[Dataset excerpts]
### src/rtl/vadapt_pkg.sv
package vadapt_pkg;

    typedef enum logic [3:0] {
        SEL_PB   = 4'd0,
        SEL_PA   = 4'd1,
        SEL_DB   = 4'd2,
        SEL_DA   = 4'd3,
        SEL_T1CL = 4'd4,
        SEL_T1CH = 4'd5,
        SEL_T1LL = 4'd6,
        SEL_T1LH = 4'd7,
        SEL_T2CL = 4'd8,
        SEL_T2CH = 4'd9,
        SEL_SHF  = 4'd10,
        SEL_AUX  = 4'd11,
        SEL_PER  = 4'd12,
        SEL_FLG  = 4'd13,
        SEL_ENA  = 4'd14,
        SEL_PA2  = 4'd15
    } sel_e;

    // flag bit positions decoded by software
    localparam int FLG_T1 = 6;
    localparam int FLG_T2 = 5;

endpackage
[src/rtl/wb_cache2.sv]
module wb_cache2 #(
  parameter int ADDR_W = 12,
  parameter int DATA_W = 32,
  parameter int OFF_W  = 2,
  parameter int SET_W  = 3,
  parameter int WAYS   = 2
) (
  input  logic              clk,
  input  logic              rst_n,
  input  logic              cpu_req,
  input  logic              cpu_we,
  input  logic [ADDR_W-1:0] cpu_addr,
  input  logic [DATA_W-1:0] cpu_wdata,
  output logic [DATA_W-1:0] cpu_rdata,
  output logic              cpu_done,
  output logic              cpu_busy,
  input  logic              flush,
  output logic              mem_req,
  output logic              mem_we,
  output logic [ADDR_W-1:0] mem_addr,
  output logic [DATA_W-1:0] mem_wdata,
  input  logic [DATA_W-1:0] mem_rdata,
  input  logic              mem_ready
);
  localparam int WPL   = 1 << OFF_W;
  localparam int SETS  = 1 << SET_W;
  localparam int TAG_W = ADDR_W - OFF_W - SET_W;

  typedef enum logic [2:0] {S_IDLE, S_WB, S_FILL, S_FSCAN, S_FWB} st_t;
  st_t st;

  logic              valid [WAYS][SETS];
  logic              dirty [WAYS][SETS];
  logic [TAG_W-1:0]  tagm  [WAYS][SETS];
  logic [DATA_W-1:0] line  [WAYS][SETS][WPL];
  logic              lru   [SETS];

  logic [OFF_W-1:0] beat;
  logic             vway, fway;
  logic [SET_W-1:0] fset;

  wire [TAG_W-1:0] rtag = cpu_addr[ADDR_W-1 -: TAG_W];
  wire [SET_W-1:0] rset = cpu_addr[OFF_W +: SET_W];
  wire [OFF_W-1:0] roff = cpu_addr[OFF_W-1:0];

  logic hit, hway, victim;
  always_comb begin
    hit  = 1'b0;
    hway = 1'b0;
    for (int w = 0; w < WAYS; w++)
      if (valid[w][rset] && tagm[w][rset] == rtag) begin
        hit  = 1'b1;
        hway = w[0];
      end
  end

  always_comb begin
    if (WAYS == 1)                   victim = 1'b0;
    else if (!valid[0][rset])        victim = 1'b0;
    else if (!valid[WAYS-1][rset])   victim = 1'b1;
    else                             victim = lru[rset];
  end

  wire idle      = (st == S_IDLE);
  wire beat_last = &beat;
  wire slot_last = (fset == SET_W'(SETS-1)) && (fway == 1'(WAYS-1));

  assign cpu_busy  = !idle;
  assign cpu_done  = idle && !flush && cpu_req && hit;
  assign cpu_rdata = line[hway][rset][roff];
  assign mem_req   = (st == S_WB) || (st == S_FILL) || (st == S_FWB);
  assign mem_we    = (st == S_WB) || (st == S_FWB);

  always_comb begin
    mem_addr  = '0;
    mem_wdata = '0;
    case (st)
      S_WB: begin
        mem_addr  = {tagm[vway][rset], rset, beat};
        mem_wdata = line[vway][rset][beat];
      end
      S_FILL: mem_addr = {rtag, rset, beat};
      S_FWB: begin
        mem_addr  = {tagm[fway][fset], fset, beat};
        mem_wdata = line[fway][fset][beat];
      end
      default: ;
    endcase
  end

  always_ff @(posedge clk) begin
    if (!rst_n) begin
      st   <= S_IDLE;
      beat <= '0;
      vway <= 1'b0;
      fway <= 1'b0;
      fset <= '0;
      for (int w = 0; w < WAYS; w++)
        for (int s = 0; s < SETS; s++) begin
          valid[w][s] <= 1'b0;
          dirty[w][s] <= 1'b0;
        end
      for (int s = 0; s < SETS; s++) lru[s] <= 1'b0;
    end else begin
      case (st)
        S_IDLE:
          if (flush) begin
            fset <= '0;
            fway <= 1'b0;
            st   <= S_FSCAN;
          end else if (cpu_req) begin
            if (hit) begin
              if (cpu_we) begin
                line[hway][rset][roff] <= cpu_wdata;
                dirty[hway][rset]      <= 1'b1;
              end
              lru[rset] <= ~hway;
            end else begin
              vway <= victim;
              beat <= '0;
              if (valid[victim][rset] && dirty[victim][rset]) st <= S_WB;
              else begin
                valid[victim][rset] <= 1'b0;
                st <= S_FILL;
              end
            end
          end
        S_WB:
          if (mem_ready) begin
            beat <= beat + 1'b1;
            if (beat_last) begin
              valid[vway][rset] <= 1'b0;
              dirty[vway][rset] <= 1'b0;
              st <= S_FILL;
            end
          end
        S_FILL:
          if (mem_ready) begin
            line[vway][rset][beat] <= mem_rdata;
            beat <= beat + 1'b1;
            if (beat_last) begin
              valid[vway][rset] <= 1'b1;
              dirty[vway][rset] <= 1'b0;
              tagm[vway][rset]  <= rtag;
              lru[rset]         <= ~vway;
              st <= S_IDLE;
            end
          end
        S_FSCAN:
          if (valid[fway][fset] && dirty[fway][fset]) begin
            beat <= '0;
            st   <= S_FWB;
          end else begin
            if (fway == 1'(WAYS-1)) begin
              fway <= 1'b0;
              fset <= fset + 1'b1;
            end else fway <= 1'b1;
            if (slot_last) st <= S_IDLE;
          end
        S_FWB:
          if (mem_ready) begin
            beat <= beat + 1'b1;
            if (beat_last) begin
              dirty[fway][fset] <= 1'b0;
              if (fway == 1'(WAYS-1)) begin
                fway <= 1'b0;
                fset <= fset + 1'b1;
              end else fway <= 1'b1;
              st <= slot_last ? S_IDLE : S_FSCAN;
            end
          end
        default: st <= S_IDLE;
      endcase
    end
  end
endmodule

[config.mk]
export PLATFORM = sky130hd
export DESIGN_NAME = wb_cache2
export DESIGN_NICKNAME = d
export VERILOG_FILES = /design/src/rtl/wb_cache2.sv
export SDC_FILE = /design/constraint.sdc
export NUM_CORES = 2
export LEC_CHECK = 0
export BUFFER_PORTS_ARGS = -buffer_cell sky130_fd_sc_hd__buf_2
export CORE_MARGIN = 5
export CORE_UTILIZATION = 35
export DETAILED_ROUTE_END_ITERATION = 10
export GPL_ROUTABILITY_DRIVEN = 0
export PLACE_DENSITY_LB_ADDON = 0.25
export SYNTH_ARGS = -nofsm -noshare
export SYNTH_HDL_FRONTEND = slang
export SYNTH_SLANG_ARGS = --single-unit
[constraint.sdc]
create_clock -name clk -period 5.42 [get_ports clk]
set_clock_uncertainty 0.05 [all_clocks]
set_input_delay 0 -clock clk [delete_from_list [all_inputs] [get_ports clk]]
set_output_delay 0 -clock clk [all_outputs]
set_load 0.05 [all_outputs]
==> flow_summary.yaml <==
yosys:
  ys_ff_latch: 2212
  syn_area_per_cell_um2: 14.6
  synth_seq_area_share: 0.547
  synth_top_flop_cell: "edfxtp_1"
  yosys_warnings: 0
  syn_nets: 8348
  ys_async_sr_fraction: 0
  synthCells: 8260
  syn_area_mm2: 0.121
  synth_edf_count: 2190
  ys_types: 85
setup_path:
  timing.critical_path.buf_inv: 5
  r2r-start: "tagm[1][45]$_DFFE_PP_"
  crit_fanout: 26
  cp_slowest_stage_delay_ns: 0.87
  worstPathArrival_ns: 5.43
  critical_path.endpoint_type: "output port"
  startpoint_type: "register"
  critPathRequiredTime_ns: 5.37
  critPathTopFamily: "buffers and inverters"
  crit_start: "fset[0]$_SDFFE_PN0P_"
  crit_chain: "inv_1 > nand3_4 > buf_4 > buf_4 > o22ai_1 > a21oi_1 > o21ai_0 > mux4_2 > nand2_1 > o21ai_0 > buf_4 > buf_2"
  crit_slowest_cell: "dfxtp_4"
  crit_type: "register to output port"
  path_common_cell: "buf_4"
power_and_ir_drop:
  powerDensity_mw_per_mm2: 309
  leakagePower_nw: 43.9
  irDropWorstVdd_v: 0.000244
  p_comb_frac: 0.143
  power.internal_mw: 31.1
  power_switching_mw: 12.0
  swShare: 0.279
  clockPowerShare: 0.410
  totalPowerFinal_mw: 43.1
  power_frac_seq: 0.447
timing:
  finalCritPeriodShare: 1.01
  fmax_ghz: 0.182
  hold_violations: 0
  fin_crit_ns: 5.48
  hold_ws_ns: 0.0525
  drv_slew: 0
  setup_ws_ns: -0.0616
  max-slew-margin-rel: 0.0707
  worst_slew_pin_slew_ns: 1.39
  setup_tns_ns: -0.0616
  finalSetupViolations: 1
floorplanning:
  core_mm2: 0.344
  die-height_um: 598
  fp-row-count: 215
  ioPinCount: 162
  die_x_um: 598
  die-area_mm2: 0.357
  initial_core_util: 0.352
clock_network:
  clockBufferDepth: 4
  cts_tree: "done"
  cts-buffers-inserted: 264
  clock_latency_ns: 0.88
  path_clk_slew_ns: 0.05
  clockRootBuffer: "clkbuf_16"
  cts_max_level: 5
  cts_sinks: 2212
final_layout:
  area.growth.synth_to_final_pct: 15.6
  finalNonFillerCells: 13300
  fillCellCount: 31100
  layout_commonest_cell: "edfxtp_1"
  fin_nets: 8574
  final_cell_mix: "edfxtp_1 (2190), mux2i_1 (1149), mux4_2 (1012), nand2_1 (851), o22ai_1 (406)"
  layout-drive-gt1-share: 0.259
grt:
  antenna_found_initial: 33
  grt_max_degree: 112
  overflow: 0
  grt_usage: 0.297
  grt_pass1_vias: 87800
  grt_pass1_wl_um: 742000
placed_design:
  place_inst: 12700
  io_buffer_count: 161
  dp_hpwl_um: 316000
drt:
  drt-wirelength-per-cell_um: 41.5
  drt_iter0_drc: 15500
  wirelength_um: 550000
  dr_total_vias: 91900
  dr.pass1.iters: 6
  vias_per_cell: 6.92
  drc: 0
  drtAntennaViolNets: 0
outcome:
  status: "finished, violations left"
  violations: "negative setup slack"
flow_run:
  drv_cap: 0
hold_path:
  worstHoldStart: "cpu_addr[8]"
  holdCritPathClass: "input pin to register"
-- metrics by stage --
| step | setup slack (ns) | util | area [um2] |
|---|---|---|---|
| 6_report | -0.0616 | 0.407 | 140000 |
| 5_1_grt | -0.0270 | 0.407 | 140000 |
| 4_1_cts | 0.00231 | 0.406 | 139000 |
| 3_5_place_dp | 0.484 | 0.380 | 131000 |
| 3_3_place_gp | 0.398 | 0.380 | 131000 |
| 2_1_floorplan | 0.377 | - | 121000 |
-- cell type report --
class,count,area (um2),share of cell area
clock buffer,319,6870,0.0491
clock inverter,145,1470,0.0105
sequential,2212,66200,0.474
timing repair buffer,705,7030,0.0503
antenna,30,75.1,0.000537
inverter,16,78.8,0.000564
multi-input combinational,5287,52400,0.374
tap,4557,5700,0.0408
-- sequential cells by signal, summed over array words and instances (netlist names), named ones only --
signal,cells
line,2048
vway,1
fway,1
st,3
valid,16
dirty,16
beat,2
fset,3
tagm,112
lru,8
-- power groups by stage --
stage	clock, mW	sequential, mW	combinational [mW]
detailed placement	0	19.7	5.94
finish	17.7	19.3	6.15
floorplan	0	19.6	3.51
CTS	17.8	19.3	5.99
global route	18.4	19.3	6.29
global placement	0	19.7	5.91
-- Yosys cell counts (all sizes together) (23+ instances only) --
library cell     n  area [um2]
clkbuf         409        1540
mux4          1012       22800
buf            336        1640
nor2           250         941
or4             27         203
o21ai          211        1060
nand4           37         231
a2111oi         23         201
mux2            71         803
a31oi           60         375
nand2          865        3250
edfxtp        2190       65800
nor3            89         445
o22ai          409        2560
or3             29         181
a221oi          40         350
a211oi          33         248
mux2i         1151       11500
and3            26         163
a22oi           36         270
nor4            92         591
a21oi          358        1790
o221ai         103         902
a32oi           30         263
nand3          136         686
-- final timing paths --
kind | to | slack, ns | cells past startpoint
max | mem_wdata[13] | -0.06 | 12
min | tagm[0][10]$_DFFE_PP_ | 0.05 | 2
min reg2reg | lru[0]$_DFF_P_ | 0.42 | 2
max reg2reg | line[1][107]$_DFFE_PP_ | 0.67 | 12
-- per-layer routing --
layer | vias up | global-route usage | share of wire
met5 | - | 0 | 0.00029
met4 | 16 | 0.187 | 0.074
li1 | 34600 | - | -
met3 | 1819 | 0.0915 | 0.14
met2 | 8142 | 0.434 | 0.43
met1 | 47300 | 0.385 | 0.36
-- logic make-up (layout without fill, tap and decap cells) --
group                      count (synthesis)  after routing  share of synthesized area
and+or+nand+nor                         1598           1598                     0.0583
xor gates and xnor gates                   8              8                   0.000579
AOI/OAI and AO/OA                       1441           1441                     0.0760
DFF                                     2212           2212                      0.547
other                                      0             30                          0
adders and majority gates                  6              6                   0.000621
buffers and inverters                    761           1185                     0.0267
muxes                                   2234           2234                      0.290
-- timing repair --
action                     CTS  global route
gates cloned                 0             2
hold buffers                40             0
setup endpoints to repair    4            14
pin swaps                    0             2
setup buffers                0            12
hold endpoints to repair   579             0
gates resized for setup      5            21
Note: power is estimated with default switching activity, not from simulation.
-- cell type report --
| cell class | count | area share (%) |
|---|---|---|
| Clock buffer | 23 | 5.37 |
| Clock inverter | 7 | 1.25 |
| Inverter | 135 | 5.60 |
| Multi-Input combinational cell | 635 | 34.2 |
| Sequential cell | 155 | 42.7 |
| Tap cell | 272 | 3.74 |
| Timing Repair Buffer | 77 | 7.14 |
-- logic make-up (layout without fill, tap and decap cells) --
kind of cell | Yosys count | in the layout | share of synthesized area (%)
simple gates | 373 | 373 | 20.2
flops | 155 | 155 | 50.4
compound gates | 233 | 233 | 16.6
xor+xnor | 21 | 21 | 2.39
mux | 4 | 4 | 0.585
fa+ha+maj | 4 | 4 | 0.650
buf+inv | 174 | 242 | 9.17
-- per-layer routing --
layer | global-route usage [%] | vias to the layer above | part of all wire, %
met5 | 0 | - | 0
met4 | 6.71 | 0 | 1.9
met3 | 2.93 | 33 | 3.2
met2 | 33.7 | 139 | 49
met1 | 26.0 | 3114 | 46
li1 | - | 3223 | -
### src/rtl/hwlock_rst_sync.sv
module hwlock_rst_sync (
  input  logic clk,
  input  logic rst_n,
  output logic rst_sync_n
);
  logic [1:0] sync_q;

  always_ff @(posedge clk or negedge rst_n) begin
    if (!rst_n) sync_q <= 2'b00;
    else        sync_q <= {sync_q[0], 1'b1};
  end

  assign rst_sync_n = sync_q[1];
endmodule

### src/rtl/hwlock_decode.sv
module hwlock_decode #(
  parameter int unsigned ADDR_W    = 12,
  parameter int unsigned NUM_LOCKS = 64,
  parameter int unsigned LO_BASE   = 'h0C0,
  parameter int unsigned HI_BASE   = 'h724,
  parameter int unsigned LO_COUNT  = 8,
  parameter bit          REDUCED   = 1'b0,
  localparam int unsigned IDX_W    = $clog2(NUM_LOCKS)
) (
  input  logic [ADDR_W-1:0] addr,
  output logic              hit,
  output logic [IDX_W-1:0]  idx
);
  localparam int unsigned HI_COUNT = NUM_LOCKS - LO_COUNT;
  localparam logic [ADDR_W-1:0] LO_START = ADDR_W'(LO_BASE);
  localparam logic [ADDR_W-1:0] LO_END   = ADDR_W'(LO_BASE + 4 * LO_COUNT);
  localparam logic [ADDR_W-1:0] HI_START = ADDR_W'(HI_BASE);
  localparam logic [ADDR_W-1:0] HI_END   = ADDR_W'(HI_BASE + 4 * HI_COUNT);

  logic              aligned;
  logic              lo_hit;
  logic              hi_hit;
  logic [ADDR_W-1:0] lo_off;
  logic [ADDR_W-1:0] hi_off;
  logic [IDX_W-1:0]  lo_idx;
  logic [IDX_W-1:0]  hi_idx;

  assign aligned = (addr[1:0] == 2'b00);
  assign lo_off  = addr - LO_START;
  assign hi_off  = addr - HI_START;
  assign lo_hit  = aligned && (addr >= LO_START) && (addr < LO_END);
  assign lo_idx  = IDX_W'(lo_off >> 2);

  generate
    if (REDUCED) begin : g_hi_absent
      assign hi_hit = 1'b0;
      assign hi_idx = '0;
    end else begin : g_hi_present
      assign hi_hit = aligned && (addr >= HI_START) && (addr < HI_END);
      assign hi_idx = IDX_W'(hi_off >> 2) + IDX_W'(LO_COUNT);
    end
  endgenerate

  always_comb begin
    hit = lo_hit || hi_hit;
    if (lo_hit)      idx = lo_idx;
    else if (hi_hit) idx = hi_idx;
    else             idx = '0;
  end
endmodule

### src/rtl/hwlock_array.sv
module hwlock_array #(
  parameter int unsigned NUM_LOCKS = 64,
  parameter int unsigned ACTIVE    = 64,
  localparam int unsigned IDX_W    = $clog2(NUM_LOCKS)
) (
  input  logic                 clk,
  input  logic                 rst_n,
  input  logic                 hit,
  input  logic [IDX_W-1:0]     idx,
  input  logic                 acq_en,
  input  logic                 rel_en,
  output logic [NUM_LOCKS-1:0] lock_q,
  output logic                 prior
);
  logic [NUM_LOCKS-1:0] sel;

  // The release is applied before the acquire test in the same cycle.
  assign prior = hit && lock_q[idx] && !rel_en;

  generate
    for (genvar i = 0; i < NUM_LOCKS; i++) begin : g_ch
      assign sel[i] = hit && (idx == IDX_W'(i));
      if (i < ACTIVE) begin : g_cell
        logic lock_d;
        logic lock_en;
        assign lock_en = sel[i] && (acq_en || rel_en);
        always_comb begin
          lock_d = lock_q[i];
          if (rel_en) lock_d = 1'b0;
          if (acq_en) lock_d = 1'b1;
        end
        always_ff @(posedge clk or negedge rst_n) begin
          if (!rst_n)       lock_q[i] <= 1'b0;
          else if (lock_en) lock_q[i] <= lock_d;
        end
      end else begin : g_none
        logic unused_sel;
        assign unused_sel = sel[i];
        assign lock_q[i]  = 1'b0;
      end
    end
  endgenerate
endmodule

### src/rtl/hwlock_rdata.sv
module hwlock_rdata #(
  parameter int unsigned DATA_W = 32
) (
  input  logic              clk,
  input  logic              rst_n,
  input  logic              rd,
  input  logic              wr,
  input  logic              prior,
  output logic [DATA_W-1:0] rdata,
  output logic              ready
);
  logic [DATA_W-1:0] rdata_d;
  logic              ready_d;

  always_comb begin
    rdata_d = '0;
    if (rd) rdata_d[0] = prior;
    ready_d = rd || wr;
  end

  always_ff @(posedge clk or negedge rst_n) begin
    if (!rst_n) begin
      rdata <= '0;
      ready <= 1'b0;
    end else begin
      rdata <= rdata_d;
      ready <= ready_d;
    end
  end
endmodule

Problem statement -
Across all the records above, find each line with "REDUCED" in it and copy it.

Your response -
  parameter bit          REDUCED   = 1'b0,
    if (REDUCED) begin : g_hi_absent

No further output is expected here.